Папин ответ мы не расслышали, но мамин голос звучал теперь резче.

– Ты хочешь снова оказаться на этой дороге посреди ночи, и это после всего, что случилось? Тебе очень хочется, чтобы мы до смерти переволновались за тебя?

– Мэри, неужели ты не понимаешь, что они стараются отнять у нас землю? – сказал папа уже громче, и мы его услышали.

– А неужели ты не понимаешь, что я не хочу, чтобы тебя убили?

Больше мы ничего не слышали. Но через несколько минут папа вышел и попросил мистера Моррисона распрячь Леди. Ехать в Стробери было решено завтра утром.

На другой день папа с мистером Моррисоном уехали раньше, чем я встала. Когда, уже к вечеру, они вернулись, папа устало опустился у кухонного стола на стул рядом с мистером Моррисоном и, проведя рукой по жестким волосам, сказал:

– Я говорил с Хэммером.

– Что ты ему сказал? – спросила мама.

– Только то, что опротестовали выплату. Он сказал, что достанет денег.

– Как?

– Это он не сказал, а я не спрашивал. Просто сказал, что достанет.

– Дэвид, а мистер Хиггинс, в банке, что он сказал? – спросила Ба.

– Сказал, что кредит нам закрыт.

– Мы ведь уже не задеваем интересы Уоллесов. – Мама была раздражена и рассержена. – Так что Харлану Грэйнджеру нечего…

– Детка, ты прекрасно знаешь, что есть чего, – сказал папа, обнимая ее. – Ему надо указать нам наше место в общем порядке вещей.

Ему позарез это нужно. А кроме того, он хочет отобрать нашу землю.

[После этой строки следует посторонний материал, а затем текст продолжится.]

Context: an optimization exercise on an open-source flow, tuned for small area, a short achievable clock period and few clock cycles per item. The choices shown serve that exercise and are no tape-out recipe. In this exercise RTL edits were held to simulation tests only and were not proved equivalent to the original. No activity file was given, so power comes from the tool's default toggle rates.

Setup of 07-10:
// JAM
module JAM (
    input CLK,
    input RST,
    output reg [2:0] W,
    output reg [2:0] J,
    input [6:0] Cost,
    output reg [3:0] MatchCount,
    output reg [9:0] MinCost,
    output reg Valid );
localparam [3:0] S_SCAN = 4'd0,   
                 S_WAIT = 4'd1,   
                 S_A0   = 4'd3,   
                 S_ADJ  = 4'd4,   
                 S_PRU  = 4'd5,   
                 S_DINI = 4'd6,   
                 S_DFS  = 4'd7,   
                 S_DONE = 4'd8;
localparam [1:0] T_NONE = 2'd0, T_SCAN = 2'd1, T_ADJ = 2'd2, T_A0 = 2'd3;
reg [3:0]  cs;
reg [1:0]  dcnt;
reg        fix;           
reg        wz;            
reg        adj_end;
reg        aug;           
reg [7:0]  wv   [0:7];    
reg [7:0]  mv   [0:7];    
reg [2:0]  way  [0:7];    
reg [2:0]  p    [0:7];    
reg [7:0]  mt;            
reg [7:0]  used;          
reg [2:0]  row;           
reg [3:0]  j0;            
reg [6:0]  dl;            
reg [9:0]  base;          
reg [7:0]  best;          
reg [2:0]  j1;            
reg [2:0]  jj;            
reg [1:0]  s1_tag;
reg [9:0]  s1_cb;         
reg [7:0]  s1_w;          
reg [7:0]  s1_corr;       
reg        s1_wb;
reg [2:0]  s1_col;
reg [1:0]  s2_tag;
reg [7:0]  s2_x;          
reg [7:0]  s2_m;
reg [2:0]  s2_col;
reg [2:0]  s2_p;          
reg        s2_mt;         
reg [2:0]  j1_p;          
reg        j1_mt;         
integer q;
function [3:0] next_free;
  input [7:0] u;
  input [3:0] from;
  integer n;
  begin
    next_free = 4'd8;
    for (n = 7; n >= 0; n = n - 1)
      if (!u[n] && n >= from) next_free = n;
  end
endfunction
function [2:0] lowest;
  input [7:0] m;
  integer n;
  begin
    lowest = 3'd0;
    for (n = 7; n >= 0; n = n - 1)
      if (m[n]) lowest = n;
  end
endfunction
function [3:0] nf_next;
  input [7:0] m;
  input [2:0] a;
  integer n;
  begin
    nf_next = 4'd8;
    for (n = 7; n >= 0; n = n - 1)
      if (m[n] && n > a) nf_next = n;
  end
endfunction
function [3:0] nf_prev;
  input [7:0] m;
  input [2:0] a;
  integer n;
  begin
    nf_prev = 4'd8;
    for (n = 0; n < 8; n = n + 1)
      if (m[n] && n < a) nf_prev = n;
  end
endfunction
function [9:0] add10c;
  input [9:0] a, b;
  input       cin;
  reg [9:0] p, g, pp, gg, p2, g2;
  integer i, d;
  begin
    p = a ^ b;
    g = a & b;
    g[0] = g[0] | (p[0] & cin);
    pp = p;
    gg = g;
    for (d = 1; d < 10; d = d * 2) begin
  ...
Size: about 23000 µm² of cells after synthesis.
make LEC_CHECK=0 CAP_MARGIN=20 CORE_MARGIN=2 CORE_UTILIZATION=40 SLEW_MARGIN=20 finish   # period 4.0 ns
run.sh (not shown) runs the stock make flow with config.mk's settings and CLKGATE_MAP_FILE= SYNTH_SCRIPT=/design/flow/synth_recipe.tcl, a recipe that flattens the netlist after the stock synthesis.
Testbench counts of 07-10, summed over its fixed seeds: cycles 4,571, tables 18.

– Но, сынок, по этой закладной у нас еще есть в запасе четыре года.

Папа коротко рассмеялся.

– Мама, ты хочешь, чтобы я заявил это суду?

Ба вздохнула и положила свою руку на папину.

– А если Хэммер не достанет денег?

– Не беспокойся, мама. Мы не собираемся терять эту землю. Можешь поверить мне.

В третье воскресенье августа начался ежегодный праздник возрождения. К этому празднику относились очень серьезно, но это не мешало ему быть веселым; готовились к нему загодя, доставали с дальних полок горшки и сковородки, платье, переложенное шариками нафталина, помятые брюки из старых сундуков; люди съезжались со всей общины и из соседних общин, расположенных вдоль извилистой красной школьной дороги до самой церкви в Грэйт Фейс. Праздники продолжались семь дней, и все их ждали с нетерпением, потому что предполагались не только церковные службы, – это было единственное в году запланированное общественное событие, вносившее разнообразие в будничную скуку сельской жизни. Подростки открыто занимались ухаживанием, взрослые встречались с родственниками и друзьями, которых не видели с прошлогодней "большой встречи", а дети просто бегали на свободе.

На мой взгляд, лучшая часть праздника приходилась на первый день. После окончания первой из трех служб вся людская масса, теснившаяся в душной маленькой церкви, наконец выливалась на школьный двор, и женщины с гордостью выставляли свое угощение прямо в фургонах или на длинных столах, установленных вокруг церкви.

И начинался незабываемый пир.

Полные миски с ботвой молодой репы, черноглазые бобы с ветчиной, толстые ломти розового сала, жареные ребрышки, хрустящие подрумяненные цыплята и ломтики нежной бельчатины и крольчатины, слоеное печенье на пахте и маисовый хлеб с корочкой, большие куски пирога со сладким картофелем, сливочный кекс и прочее, и тому подобное, чего только душе угодно; даже если съестные запасы были истощены, все равно каждая семья находила, что выставить, и, когда прихожане переходили от стола к столу, трудности и заботы забывались хотя бы на этот день.

Мальчики и я только успели наполнить по первому разу свои тарелки и расположиться под старым деревом грецкого ореха, как Стейси вдруг поставил свою тарелку и поднялся.

– Что такое? – спросила я, набивая рот маисовым хлебом.

Стейси зажмурился от солнца.

– Посмотрите, вон человек на дороге.

Я улучила момент, чтобы взглянуть, не выпуская куриной ножки из рук.

– Ну и что?

– Он похож… дядя Хэммер! – закричал Стейси и бросился бежать.